USC biostatistics students rank at international competition

Department of Population and Public Health Sciences April 14, 2017
Left to right: Biostatistics graduate students Dixin Shen, Terry Cai, Ken Chau. (Photo / Courtesy Meredith Franklin)

A team of three USC biostatistics graduate students ranked third in an international statistical analysis competition April 3.

The annual SAS Global Forum Student Symposium invites teams of university students and their faculty advisers to showcase their skills in applying SAS Analytics—a software suite used for advanced data analysis—to real-world data.

Data Conundrum

Teams chose problems to investigate and used their own data sets to analyze them and submit their findings and solutions to the symposium organizers.

Of the 33 teams who submitted to the competition, eight were chosen to present their projects in 20-minute breakout sessions at SAS Global Forum in April. USC’s team, the “Flow Riders” were flown to Orlando with their advisor, Meredith Franklin, assistant professor of preventive medicine, to present their report.

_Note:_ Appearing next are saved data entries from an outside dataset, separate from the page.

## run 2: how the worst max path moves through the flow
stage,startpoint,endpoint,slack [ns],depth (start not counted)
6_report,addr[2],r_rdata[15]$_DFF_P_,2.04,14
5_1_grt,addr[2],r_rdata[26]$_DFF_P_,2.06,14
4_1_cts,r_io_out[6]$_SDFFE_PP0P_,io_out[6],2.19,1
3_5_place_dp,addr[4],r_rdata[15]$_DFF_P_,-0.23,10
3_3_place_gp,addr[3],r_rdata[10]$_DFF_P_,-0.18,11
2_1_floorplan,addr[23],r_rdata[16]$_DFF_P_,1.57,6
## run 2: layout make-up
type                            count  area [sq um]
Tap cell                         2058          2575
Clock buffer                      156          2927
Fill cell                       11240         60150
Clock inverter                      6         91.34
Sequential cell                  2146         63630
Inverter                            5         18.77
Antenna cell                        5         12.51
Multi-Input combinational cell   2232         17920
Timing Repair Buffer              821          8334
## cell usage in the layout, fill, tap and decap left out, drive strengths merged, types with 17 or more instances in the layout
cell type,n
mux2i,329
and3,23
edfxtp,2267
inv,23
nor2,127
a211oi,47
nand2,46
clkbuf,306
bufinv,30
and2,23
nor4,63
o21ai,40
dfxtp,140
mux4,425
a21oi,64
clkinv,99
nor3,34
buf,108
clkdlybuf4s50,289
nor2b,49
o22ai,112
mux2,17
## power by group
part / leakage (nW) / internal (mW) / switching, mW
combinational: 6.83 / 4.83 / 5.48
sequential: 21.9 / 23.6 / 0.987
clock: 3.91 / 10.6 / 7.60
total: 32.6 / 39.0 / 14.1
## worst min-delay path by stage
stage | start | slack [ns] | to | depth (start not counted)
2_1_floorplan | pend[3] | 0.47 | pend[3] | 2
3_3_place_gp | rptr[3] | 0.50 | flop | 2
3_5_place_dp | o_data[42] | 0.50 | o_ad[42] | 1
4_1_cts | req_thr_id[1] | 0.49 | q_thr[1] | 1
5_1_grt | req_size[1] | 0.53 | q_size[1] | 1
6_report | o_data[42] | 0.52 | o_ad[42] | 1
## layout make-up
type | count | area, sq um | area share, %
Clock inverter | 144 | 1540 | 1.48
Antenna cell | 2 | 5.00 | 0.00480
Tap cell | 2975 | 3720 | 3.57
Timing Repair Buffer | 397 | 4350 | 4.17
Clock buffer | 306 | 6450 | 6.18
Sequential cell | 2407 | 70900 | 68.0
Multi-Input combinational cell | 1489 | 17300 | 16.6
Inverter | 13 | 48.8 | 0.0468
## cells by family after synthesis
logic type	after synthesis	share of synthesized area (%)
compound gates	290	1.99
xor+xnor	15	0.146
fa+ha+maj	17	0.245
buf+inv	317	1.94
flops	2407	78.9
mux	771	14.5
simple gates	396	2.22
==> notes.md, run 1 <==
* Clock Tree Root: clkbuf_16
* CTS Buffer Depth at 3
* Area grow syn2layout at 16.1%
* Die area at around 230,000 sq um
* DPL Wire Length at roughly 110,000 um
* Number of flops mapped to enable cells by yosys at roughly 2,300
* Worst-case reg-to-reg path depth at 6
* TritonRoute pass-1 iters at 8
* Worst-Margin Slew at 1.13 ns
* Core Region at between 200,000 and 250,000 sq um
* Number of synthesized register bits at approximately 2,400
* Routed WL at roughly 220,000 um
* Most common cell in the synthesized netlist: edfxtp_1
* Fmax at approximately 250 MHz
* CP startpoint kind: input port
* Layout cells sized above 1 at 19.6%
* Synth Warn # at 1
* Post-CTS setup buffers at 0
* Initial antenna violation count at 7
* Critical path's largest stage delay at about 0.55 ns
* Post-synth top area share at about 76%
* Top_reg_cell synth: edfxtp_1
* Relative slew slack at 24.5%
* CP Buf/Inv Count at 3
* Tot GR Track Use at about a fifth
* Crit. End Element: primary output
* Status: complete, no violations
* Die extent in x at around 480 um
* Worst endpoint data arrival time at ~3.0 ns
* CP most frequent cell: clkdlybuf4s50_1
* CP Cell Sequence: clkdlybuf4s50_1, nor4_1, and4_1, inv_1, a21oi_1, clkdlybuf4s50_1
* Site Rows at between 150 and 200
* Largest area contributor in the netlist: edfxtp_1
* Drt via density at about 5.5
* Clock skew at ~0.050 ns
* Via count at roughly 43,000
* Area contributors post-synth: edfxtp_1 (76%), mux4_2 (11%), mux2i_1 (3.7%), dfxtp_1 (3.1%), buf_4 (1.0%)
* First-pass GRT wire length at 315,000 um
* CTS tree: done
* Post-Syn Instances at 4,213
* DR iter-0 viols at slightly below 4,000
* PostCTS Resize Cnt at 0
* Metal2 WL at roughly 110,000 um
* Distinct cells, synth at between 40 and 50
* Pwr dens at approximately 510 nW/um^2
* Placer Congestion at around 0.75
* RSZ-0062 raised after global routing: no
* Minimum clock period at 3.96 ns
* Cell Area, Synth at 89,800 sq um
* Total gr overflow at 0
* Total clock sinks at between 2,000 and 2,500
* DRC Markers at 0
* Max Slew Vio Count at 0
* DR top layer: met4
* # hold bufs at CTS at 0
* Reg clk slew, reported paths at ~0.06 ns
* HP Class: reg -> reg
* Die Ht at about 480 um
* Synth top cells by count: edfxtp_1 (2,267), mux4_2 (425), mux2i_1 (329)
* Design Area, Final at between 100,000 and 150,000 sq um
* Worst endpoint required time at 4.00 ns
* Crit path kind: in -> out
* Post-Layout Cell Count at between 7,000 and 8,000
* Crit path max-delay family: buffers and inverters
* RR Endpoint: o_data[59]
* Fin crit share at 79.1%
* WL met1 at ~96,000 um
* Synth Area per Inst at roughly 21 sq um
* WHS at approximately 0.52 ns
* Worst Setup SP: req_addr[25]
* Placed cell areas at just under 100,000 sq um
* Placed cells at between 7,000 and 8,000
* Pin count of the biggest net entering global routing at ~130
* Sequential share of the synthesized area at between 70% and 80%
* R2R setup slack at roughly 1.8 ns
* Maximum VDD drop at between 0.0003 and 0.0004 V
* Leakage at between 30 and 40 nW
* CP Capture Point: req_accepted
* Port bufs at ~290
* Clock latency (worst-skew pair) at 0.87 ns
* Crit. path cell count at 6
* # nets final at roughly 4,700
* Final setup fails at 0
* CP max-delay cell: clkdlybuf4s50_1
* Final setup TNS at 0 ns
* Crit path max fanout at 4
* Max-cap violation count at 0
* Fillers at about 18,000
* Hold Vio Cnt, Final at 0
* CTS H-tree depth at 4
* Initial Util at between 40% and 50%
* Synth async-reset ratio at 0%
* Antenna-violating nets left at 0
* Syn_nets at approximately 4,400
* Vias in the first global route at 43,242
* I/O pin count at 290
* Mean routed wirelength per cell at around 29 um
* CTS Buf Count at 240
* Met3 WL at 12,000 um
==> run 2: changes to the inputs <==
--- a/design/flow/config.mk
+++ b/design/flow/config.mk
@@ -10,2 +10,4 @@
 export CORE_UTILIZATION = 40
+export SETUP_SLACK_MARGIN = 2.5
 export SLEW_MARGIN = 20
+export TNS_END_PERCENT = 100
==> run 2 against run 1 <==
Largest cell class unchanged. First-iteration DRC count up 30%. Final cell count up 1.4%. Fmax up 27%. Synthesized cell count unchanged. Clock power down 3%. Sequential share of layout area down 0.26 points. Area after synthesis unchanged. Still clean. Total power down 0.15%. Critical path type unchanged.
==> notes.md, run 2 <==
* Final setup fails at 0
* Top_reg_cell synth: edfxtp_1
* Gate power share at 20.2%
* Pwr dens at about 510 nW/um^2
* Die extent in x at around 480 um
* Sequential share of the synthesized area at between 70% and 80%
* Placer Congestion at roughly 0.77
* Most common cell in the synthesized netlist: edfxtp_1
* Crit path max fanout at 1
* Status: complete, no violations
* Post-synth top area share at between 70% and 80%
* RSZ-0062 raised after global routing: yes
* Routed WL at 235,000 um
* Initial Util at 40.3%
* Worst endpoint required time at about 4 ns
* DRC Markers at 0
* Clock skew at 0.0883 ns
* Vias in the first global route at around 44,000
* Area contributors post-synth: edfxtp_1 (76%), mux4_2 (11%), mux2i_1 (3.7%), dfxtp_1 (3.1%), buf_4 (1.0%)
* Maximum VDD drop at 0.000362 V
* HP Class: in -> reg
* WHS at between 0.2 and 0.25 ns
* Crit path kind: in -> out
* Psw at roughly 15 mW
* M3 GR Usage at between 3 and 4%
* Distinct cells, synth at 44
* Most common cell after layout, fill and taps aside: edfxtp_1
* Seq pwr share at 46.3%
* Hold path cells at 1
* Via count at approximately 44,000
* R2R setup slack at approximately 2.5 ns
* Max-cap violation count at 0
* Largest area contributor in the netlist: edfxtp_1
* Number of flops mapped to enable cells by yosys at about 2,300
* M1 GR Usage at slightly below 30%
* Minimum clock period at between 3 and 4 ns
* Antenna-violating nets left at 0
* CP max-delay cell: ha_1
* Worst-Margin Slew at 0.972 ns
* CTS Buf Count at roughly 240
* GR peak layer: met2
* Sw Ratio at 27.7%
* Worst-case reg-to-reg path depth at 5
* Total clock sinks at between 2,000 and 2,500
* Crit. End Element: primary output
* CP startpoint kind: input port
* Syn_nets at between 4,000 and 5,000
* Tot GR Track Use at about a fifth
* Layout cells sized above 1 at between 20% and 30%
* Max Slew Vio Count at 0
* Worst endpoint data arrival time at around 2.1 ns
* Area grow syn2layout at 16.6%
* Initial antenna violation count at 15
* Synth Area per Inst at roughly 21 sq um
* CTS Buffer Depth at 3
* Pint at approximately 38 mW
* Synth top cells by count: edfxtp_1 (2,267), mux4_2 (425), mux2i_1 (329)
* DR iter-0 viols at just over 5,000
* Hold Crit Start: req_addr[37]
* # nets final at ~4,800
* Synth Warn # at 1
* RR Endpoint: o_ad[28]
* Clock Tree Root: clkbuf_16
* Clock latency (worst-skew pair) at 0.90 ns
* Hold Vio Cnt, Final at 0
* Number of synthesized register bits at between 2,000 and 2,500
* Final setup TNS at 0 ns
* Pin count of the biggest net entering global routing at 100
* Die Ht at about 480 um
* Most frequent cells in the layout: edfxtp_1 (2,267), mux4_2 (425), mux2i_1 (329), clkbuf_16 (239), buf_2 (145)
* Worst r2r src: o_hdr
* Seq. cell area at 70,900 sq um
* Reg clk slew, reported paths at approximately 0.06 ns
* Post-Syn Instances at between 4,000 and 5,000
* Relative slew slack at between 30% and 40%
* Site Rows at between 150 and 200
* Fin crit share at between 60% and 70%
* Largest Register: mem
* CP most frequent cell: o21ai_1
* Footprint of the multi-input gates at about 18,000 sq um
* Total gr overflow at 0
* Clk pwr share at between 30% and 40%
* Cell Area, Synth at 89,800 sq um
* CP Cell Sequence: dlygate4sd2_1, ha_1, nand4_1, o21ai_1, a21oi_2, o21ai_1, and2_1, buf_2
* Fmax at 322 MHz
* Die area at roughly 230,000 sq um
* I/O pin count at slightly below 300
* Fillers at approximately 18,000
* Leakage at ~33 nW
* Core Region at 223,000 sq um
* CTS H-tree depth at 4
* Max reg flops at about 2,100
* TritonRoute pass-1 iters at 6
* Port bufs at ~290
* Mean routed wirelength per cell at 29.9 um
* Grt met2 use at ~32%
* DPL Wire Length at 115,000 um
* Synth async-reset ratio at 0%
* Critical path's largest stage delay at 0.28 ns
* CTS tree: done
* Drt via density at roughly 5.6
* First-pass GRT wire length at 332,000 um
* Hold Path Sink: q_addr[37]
Source: an optimization exercise on an open RTL-to-GDS flow (aim: small area, a short achievable clock period and few clock cycles per item). Production flows keep margins and buffers that such runs may drop. The RTL was checked by simulation tests, not by an equivalence proof against the original design. Power and IR drop assume default switching activity.

$ cat flow/config.mk
export PLATFORM = sky130hd
export DESIGN_NAME = flash_log_item_directory
export DESIGN_NICKNAME = flash_log_item_directory
export VERILOG_FILES = /design/flow/design.v
export SDC_FILE = /design/flow/constraint.sdc
export NUM_CORES = 4
export LEC_CHECK = 0
export CAP_MARGIN = 20
export CORE_MARGIN = 2
export CORE_UTILIZATION = 40
export SLEW_MARGIN = 20
$ cat flow/constraint.sdc
create_clock -name core_clock -period 8.0 [get_ports {i_clk}]
set_input_delay 1.6000 -clock core_clock [delete_from_list [all_inputs] [get_ports {i_clk}]]
set_output_delay 1.6000 -clock core_clock [all_outputs]
set_load 0.01 [all_outputs]
$ cat flow/design.v
module flash_log_item_directory #(
    parameter int ENTRY_COUNT = 35
) (
    input  logic        i_clk,
    input  logic        i_rst_n,
    input  logic        i_s_axis_tvalid,
    output logic        o_s_axis_tready,
    input  logic [63:0] i_s_axis_tdata,   
    input  logic [1:0]  i_s_axis_tuser,   
    output logic        o_m_axis_tvalid,
    input  logic        i_m_axis_tready,
    output logic [47:0] o_m_axis_tdata,   
    output logic [1:0]  o_m_axis_tuser    
);
    localparam int N = ENTRY_COUNT;
    localparam logic [1:0] OP_RECORD     = 2'd0;
    localparam logic [1:0] OP_LOOKUP     = 2'd1;
    localparam logic [1:0] OP_INVALIDATE = 2'd2;
    logic [N-1:0][7:0]  r_id;
    logic [N-1:0][23:0] r_addr;
    logic [N-1:0][23:0] r_len;
    logic [N-1:0]       r_vld;    
    logic [N-1:0]       r_ge;     
    logic        q_v;
    logic [1:0]  q_op;
    logic [7:0]  q_key;           
    logic [23:0] q_addr;
    logic [23:0] q_len;
    logic        o_v, o1_v;
    logic [49:0] o_d, o1_d;
    logic        fire;
    logic        take;
    assign fire            = q_v & ~o1_v;
    assign take            = o_v & i_m_axis_tready;
    assign o_s_axis_tready = ~q_v | ~o1_v;
    assign o_m_axis_tvalid = o_v;
    assign o_m_axis_tdata  = o_d[47:0];
    assign o_m_axis_tuser  = o_d[49:48];
    logic         is_rec, is_lk, is_inv, key_ff;
    logic [N-1:0] eq, idff, cand, lm, clr, bsel;
    logic [N-1:0] c_hi, c_sel, l_lo, l_sel, we;
    logic         any_c, any_chi, any_l, any_llo, sel_empty;
    logic [47:0]  lk_data;
    logic [49:0]  res;
    assign is_rec = (q_op == OP_RECORD);
    assign is_lk  = (q_op == OP_LOOKUP);
    assign is_inv = (q_op == OP_INVALIDATE);
    assign key_ff = &q_key;
    always_comb begin
        for (int p = 0; p < N; p++) begin
            eq[p]   = (r_id[p] == q_key);
            idff[p] = &r_id[p];
            cand[p] = ~r_vld[p] | idff[p] | eq[p];
            lm[p]   = is_lk & (r_vld[p] ? eq[p] : key_ff);
            clr[p]  = r_vld[p] & ~idff[p] & (r_addr[p][23:16] == q_key);
            bsel[p] = r_ge[p] & ((p == 0) ? 1'b1 : ~r_ge[(p == 0) ? 0 : p - 1]);
        end
        c_hi = cand & r_ge;
        l_lo = lm & ~r_ge;
        any_c   = |cand;
        any_chi = |c_hi;
        any_l   = |lm;
        any_llo = |l_lo;
        for (int p = 0; p < N; p++) begin
            logic below_hi, below_c;
            below_hi = 1'b0;
            below_c  = 1'b0;
            for (int k = 0; k < p; k++) begin
                below_hi |= c_hi[k];
                below_c  |= cand[k];
            end
            c_sel[p] = any_chi ? (c_hi[p] & ~below_hi) : (cand[p] & ~below_c);
        end
        for (int p = 0; p < N; p++) begin
            logic above_lo, above_l;
            above_lo = 1'b0;
            above_l  = 1'b0;
            for (int k = p + 1; k < N; k++) begin
                above_lo |= l_lo[k];
                above_l  |= lm[k];
            end
            l_sel[p] = any_llo ? (l_lo[p] & ~above_lo) : (lm[p] & ~above_l);
        end
        lk_data = '0;
        for (int p = 0; p < N; p++) begin
            lk_data |= {r_len[p], r_addr[p]} & {48{l_sel[p]}};
        end
        sel_empty = |(l_sel & ~r_vld);
        lk_data  |= {48{sel_empty}};
        we  = (fire & is_rec) ? (any_c ? c_sel : bsel) : '0;
        res = {is_rec & ~any_c, any_l, lk_data};
    end
    always_ff @(posedge i_clk) begin
        for (int p = 0; p < N; p++) begin
            if (we[p]) begin
                r_id[p]   <= q_key;
                r_addr[p] <= q_addr;
                r_len[p]  <= q_len;
            end
        end
    end
    always_ff @(posedge i_clk) begin
        if (!i_rst_n) begin
            r_vld <= '0;
            r_ge  <= '1;
        end else begin
            if (fire & is_inv)
                r_vld <= r_vld & ~clr;
            else
                r_vld <= r_vld | we;
            if (fire & is_rec & ~any_c)
                r_ge <= (r_ge & ~bsel) | {N{bsel[N-1]}};
        end
    end
    always_ff @(posedge i_clk) begin
        if (o_s_axis_tready) begin
            q_op   <= i_s_axis_tuser;
            q_key  <= (i_s_axis_tuser == OP_INVALIDATE) ? i_s_axis_tdata[63:56] : i_s_axis_tdata[7:0];
            q_addr <= i_s_axis_tdata[31:8];
            q_len  <= i_s_axis_tdata[55:32];
        end
    end
    always_ff @(posedge i_clk) begin
        if (!o_v | take)
            o_d <= o1_v ? o1_d : res;
        if (!o1_v)
            o1_d <= res;
    end
    always_ff @(posedge i_clk) begin
        if (!i_rst_n) begin
            q_v  <= 1'b0;
            o_v  <= 1'b0;
            o1_v <= 1'b0;
        end else begin
            q_v  <= (i_s_axis_tvalid & o_s_axis_tready) | (q_v & ~fire);
            o_v  <= o1_v | fire | (o_v & ~take);
            o1_v <= o1_v ? ~take : (fire & o_v & ~take);
        end
    end
endmodule
Source: an optimization exercise on an open RTL-to-GDS flow (aim: small area). Production flows keep margins and buffers that such runs may drop. The RTL was checked by simulation tests, not by an equivalence proof against the original design.

==> flow/design.v (outline; a module is shown in full before it is edited, if it fits) <==
// module operand_select: 44 lines
// module int_alu: 101 lines
// module branch_resolve: 70 lines
// module ex_mac: 2161 lines
// module ex_fa: 10 lines
// module ex_ha: 9 lines
// module completion_buffer: 99 lines
// module ex_rd8: 7 lines
// module ex_control: 49 lines
// module ex_stage: 127 lines
module ex_stage (
	input  logic                clock,
	input  logic                rst_n,
	input  logic                issue_valid,
	input  logic [209:0]        issue_pkt,
	output logic                issue_credit,
	output logic                complete_valid,
	output logic [37:0]         complete,
	input  logic                bus_credit,
	output logic                branch_valid,
	output logic [39:0]         branch
);
  // ...
==> flow/flow/run.sh <==
#!/bin/bash
# The standard layout, with plain buffers (not delay cells) on the ports.
set -euo pipefail
export BUFFER_PORTS_ARGS="-buffer_cell sky130_fd_sc_hd__buf_1"
bash standard.sh > standard.log 2>&1
==> flow/standard.sh <==
#!/bin/bash
# synth_recipe.tcl (not shown) runs the flow's synth.tcl, then flattens the netlist and writes it again
# the make line also repeats each setting of config.mk as NAME=value (left out here)
make -C /OpenROAD-flow-scripts/flow DESIGN_CONFIG=/design/flow/config.mk WORK_HOME=/design/flow/orfs CLKGATE_MAP_FILE= SYNTH_SCRIPT=/design/flow/synth_recipe.tcl "${@:-finish}"
==> flow/config.mk <==
export PLATFORM = sky130hd
export DESIGN_NAME = ex_stage
export DESIGN_NICKNAME = ex_stage
export VERILOG_FILES = /design/flow/design.v
export SDC_FILE = /design/flow/constraint.sdc
export NUM_CORES = 4
export LEC_CHECK = 0
export ABC_AREA = 1
export CAP_MARGIN = 20
export CORE_MARGIN = 2
export CORE_UTILIZATION = 55
export CTS_BUF_LIST = sky130_fd_sc_hd__clkbuf_8
export CTS_CLUSTER_DIAMETER = 45
export CTS_CLUSTER_SIZE = 18
export GPL_ROUTABILITY_DRIVEN = 0
export SLEW_MARGIN = 20
export SYNTH_HIERARCHICAL = 1
==> flow/constraint.sdc <==
create_clock -name core_clock -period 10.0 [get_ports {clock}]
set_input_delay 2.0000 -clock core_clock [delete_from_list [all_inputs] [get_ports {clock}]]
set_output_delay 2.0000 -clock core_clock [all_outputs]
set_load 0.01 [all_outputs]
==> qor.txt, run 1 <==
F_max = 0.103 GHz
Commonest cells in the netlist = nand2_1, inv_1, xor2_1
Min-delay worst type = reg -> reg
Complex-gate fraction of the synthesized area = 0.104
Gr busiest metal = met2
Avg Vias per Cell = 5.91
Slowest cell on crit path = fa_1
CP required = 10.37 ns
Final setup viols = 0
Total Wirelength = 187,000 µm
Multi-input combinational area share = 0.613
Final Hold Fails = 0
Grt total ovfl = 0
HPWL after DPL = 143,000 µm
RR Startpoint = u_completion_buffer.rd_ptr[0]
WL met1 = 70,700 µm
Layout Nets = 7,228
Top cell by count, worst path = nand2_1
Met2 global-route usage = 0.629
Clock buffer depth = 3
Biggest regs = u_completion_buffer.mem x304, branch_q x40, predicted_target_q x32
Post-synthesis adder-cell area fraction = 0.254
Met3 usage = 0.0671
I/O pin total = 295
Starting density of the core = 0.556
Count leader, synth = nand2_1
Worst-margin pin slew = 1.18 ns
# rows = 109
DIE AREA = 0.0918 mm²
CTS resizes = 0
Fin. max-slew vios = 0
Seq area share = 0.226
Outcome = finished clean
==> module int_alu, before the edit <==
module int_alu (
	input  logic [ex_pkg::XLEN-1:0] opa,       
	input  logic [ex_pkg::XLEN-1:0] opb,
	input  logic [ex_pkg::XLEN-1:0] rs2,
	input  logic [3:0]              func,
	output logic [63:0]             p,          
	output logic [ex_pkg::XLEN-1:0] logic_out   
);
	localparam int ND = 17;
	logic [32:0]   ma;
	logic [ND-1:0] one;
	logic [ND-1:0] two;
	logic [ND-1:0] neg;
	logic [ND-2:0] two_m;
	logic [ND-2:0] neg_m;
	logic [32:0]   ma1;
	logic [1:0]    mc;
	logic          mcin;
	logic [4:0]    shamt;
	logic [35:0]   mb;
	logic          is_mult;
	logic          is_shift;
	logic          a_signed;
	logic          b_signed;
	logic          arith;
	logic          negate;
	logic          c_ext;
	assign shamt    = opb[4:0];
	assign is_mult  = func[3] && (func[2] != func[1]);
	assign is_shift = (func == 4'd7) || (func == 4'd8) || (func == 4'd9);
	assign a_signed = (func == 4'd10) || (func == 4'd11) || (func == 4'd12)
		|| (func == 4'd9) || (func == 4'd5);
	assign b_signed = (func == 4'd10) || (func == 4'd11);
	assign ma = {a_signed & opa[31], opa};
	assign arith  = (func == 4'd0) || (func == 4'd1) || (func == 4'd5) || (func == 4'd6);
	assign negate = (func == 4'd1) || (func == 4'd5) || (func == 4'd6);
	assign c_ext  = (func == 4'd5) & opb[31];
	assign ma1    = arith ? ({{3{c_ext}}, opb[31:2]} ^ {33{negate}}) : ma;
	assign mc     = arith ? (opb[1:0] ^ {2{negate}}) : 2'b0;
	assign mcin   = negate;
	logic [ND-1:0] sh_one;
	logic [ND-1:0] sh_two;
	always_comb begin
		for (int i = 0; i < ND; i++) begin
			if (func == 4'd7) begin
				sh_one[i] = (shamt == 5'(2*i)) || (shamt == 5'(2*i-1));
				sh_two[i] = shamt == 5'(2*i+1);
			end else begin
				sh_one[i] = (shamt == 5'(32-2*i)) || (shamt == 5'(33-2*i));
				sh_two[i] = shamt == 5'(31-2*i);
			end
		end
		if (func == 4'd7) begin
			sh_one[0] = shamt == 5'd0;
			sh_one[16] = shamt == 5'd31;
			sh_two[16] = 1'b0;
		end else begin
			sh_one[0] = 1'b0;
			sh_one[16] = (shamt == 5'd0) || (shamt == 5'd1);
			sh_two[16] = 1'b0;
		end
	end
	assign mb = {{4{b_signed & rs2[31]}}, rs2};
	always_comb begin
		for (int i = 0; i < ND; i++) begin
			if (is_mult) begin
				one[i] = mb[2*i] ^ ((i > 0) ? mb[2*i-1] : 1'b0);
				two[i] = (mb[2*i+1] & !mb[2*i] & !((i > 0) ? mb[2*i-1] : 1'b0))
					| (!mb[2*i+1] & mb[2*i] & ((i > 0) ? mb[2*i-1] : 1'b0));
				neg[i] = mb[2*i+1];
			end else if (is_shift) begin
				one[i] = sh_one[i];
				two[i] = sh_two[i];
				neg[i] = sh_two[i];
			end else begin
				one[i] = arith && (i <= 1);
				two[i] = 1'b0;
				neg[i] = 1'b0;
			end
		end
	end
	assign two_m = two[ND-2:0];
	assign neg_m = neg[ND-2:0];
	ex_mac u_mac (
		.a   (ma),
		.a1  (ma1),
		.one (one),
		.two (two_m),
		.neg (neg_m),
		.c   (mc),
		.cin (mcin),
		.p   (p)
	);
	always_comb begin
		case (func)
			4'd2:    logic_out = opa & opb;
			4'd3:    logic_out = opa | opb;
			default: logic_out = opa ^ opb;
		endcase
	end
endmodule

The team included Zhongjie “Terry” Cai and Khang “Ken” Chau, first-year biostatistics doctoral students, as well as Dixin Shen, a master’s of biostatistics student who will be entering the biostatistics doctoral program this fall.

Ask the data

The team’s project assessed the risk of drivers dying in severe traffic accidents when traveling below or above the average speed of traffic. Using data from the Fatality Analysis Reporting System and Caltrans, their analysis determined that in California, the risk of dying was highest when accidents involved a car stopped in the road, seatbelts were not used and there was disabling damage to the vehicle.